Sidestepping that cloyingly creepy comment, I clapped my hands, my thighs, and made to leave. “Sweet. Lemme know when we’ve got written confirmation, and I’ll book the tickets.”
“Hold your horses there, Rhys. Don’t be racing off without my permission. I’m cool with shifting the dates on Harry Potter land or whatever it’s called. But we’re not doing the bleeding heart charity nonsense.”
“And why,” the hell, “not?” That last little dollop of politeness was all I had left.
“Because you’ve made the fatal mistake, Bas, of misconstruing good publicity for the movie and franchise, with good publicity for yourself. And before you open that smart mouth of yours - no, they’re not one and the same. You wanna wipe UNICEF kid’s noses? Go right ahead, but do it on your own dime -”
“I already suggested that-” my enamel eroded slightly during that ground out sentence.
“And your own time. Would we have Harry Potter headlines hobbling every other step of entertainment news? Undoubtedly. But I know for an unassailable fact that your name’s liable to crop up more than anything else. And, to me, that’s unacceptable.” He swiped his wrist to brush off any further discourse and turned to his seccie off to the side. “In fact, send this down the marketing pipeline. I wanna keep that private screening idea but sell it to the fat pocket Potter nerds. What do you say? Rent out the park, reel in the whales, and have ‘em spout half a K a pop? That’ll earn back a good chunk of op cost beyond the weeks of positive press.”
Did this guy just seriously take my attempt at altruism and swap it for a quick buck? “Yo.” I let heat seep into my voice without an ounce of warmth.

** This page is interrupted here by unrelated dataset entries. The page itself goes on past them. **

`config.mk`:
```
export PLATFORM = sky130hd
export DESIGN_NAME = equiv_harness_ctrl_flat
export DESIGN_NICKNAME = d
export VERILOG_FILES = /design/src/rtl/equiv_harness_ctrl_if.sv /design/src/rtl/equiv_harness_ctrl.sv /design/src/flat_wrapper.sv
export SDC_FILE = /design/constraint.sdc
export NUM_CORES = 1
export LEC_CHECK = 0
export BUFFER_PORTS_ARGS = -buffer_cell sky130_fd_sc_hd__clkbuf_2
export CELL_PAD_IN_SITES_DETAIL_PLACEMENT = 0
export CELL_PAD_IN_SITES_GLOBAL_PLACEMENT = 1
export CORE_AREA = 3 3 393 395
export CTS_CLUSTER_SIZE = 8
export DETAILED_ROUTE_END_ITERATION = 8
export DIE_AREA = 0 0 396 398
export GPL_TIMING_DRIVEN = 1
export PLACE_DENSITY_LB_ADDON = 0.3
export SLEW_MARGIN = 40
export SYNTH_ARGS = -nofsm -noshare
export SYNTH_HDL_FRONTEND = slang
export SYNTH_SLANG_ARGS = --single-unit
```
`constraint.sdc`:
```
create_clock -name clk -period 3.96 [get_ports clk]
set_clock_uncertainty 0.05 [all_clocks]
set_input_delay 0.792 -clock clk [delete_from_list [all_inputs] [get_ports clk]]
set_output_delay 0.792 -clock clk [all_outputs]
set_load 0.01 [all_outputs]
```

“Hm? You’re still here?” Jeff starting clacking at random buttons on his keyboard, “how do I turn off this fuc-!” bzzt.
“He rather neatly put the kibosh on those plans, didn’t he? Better half than nothing, I suppose.” David chuckled awkwardly while trying to pat me comfortingly on the shoulder. “Well, Bas, I must say, while our new itinerary may garner Harry Potter, and by extension you, another slew of fans. I very much doubt Jeff remains one of them.”
“Tsk.” There’s a lot I wanted to say in this moment, but not a word of it was poised to be remotely nice. So I kept quiet.
As slighted as I was rightfully feeling, I didn’t let it show - too much, at least. The only people for whom I truly felt sorry for were the admin staff. Who, taking one look at my disgruntled face, ducked back beneath their file forts.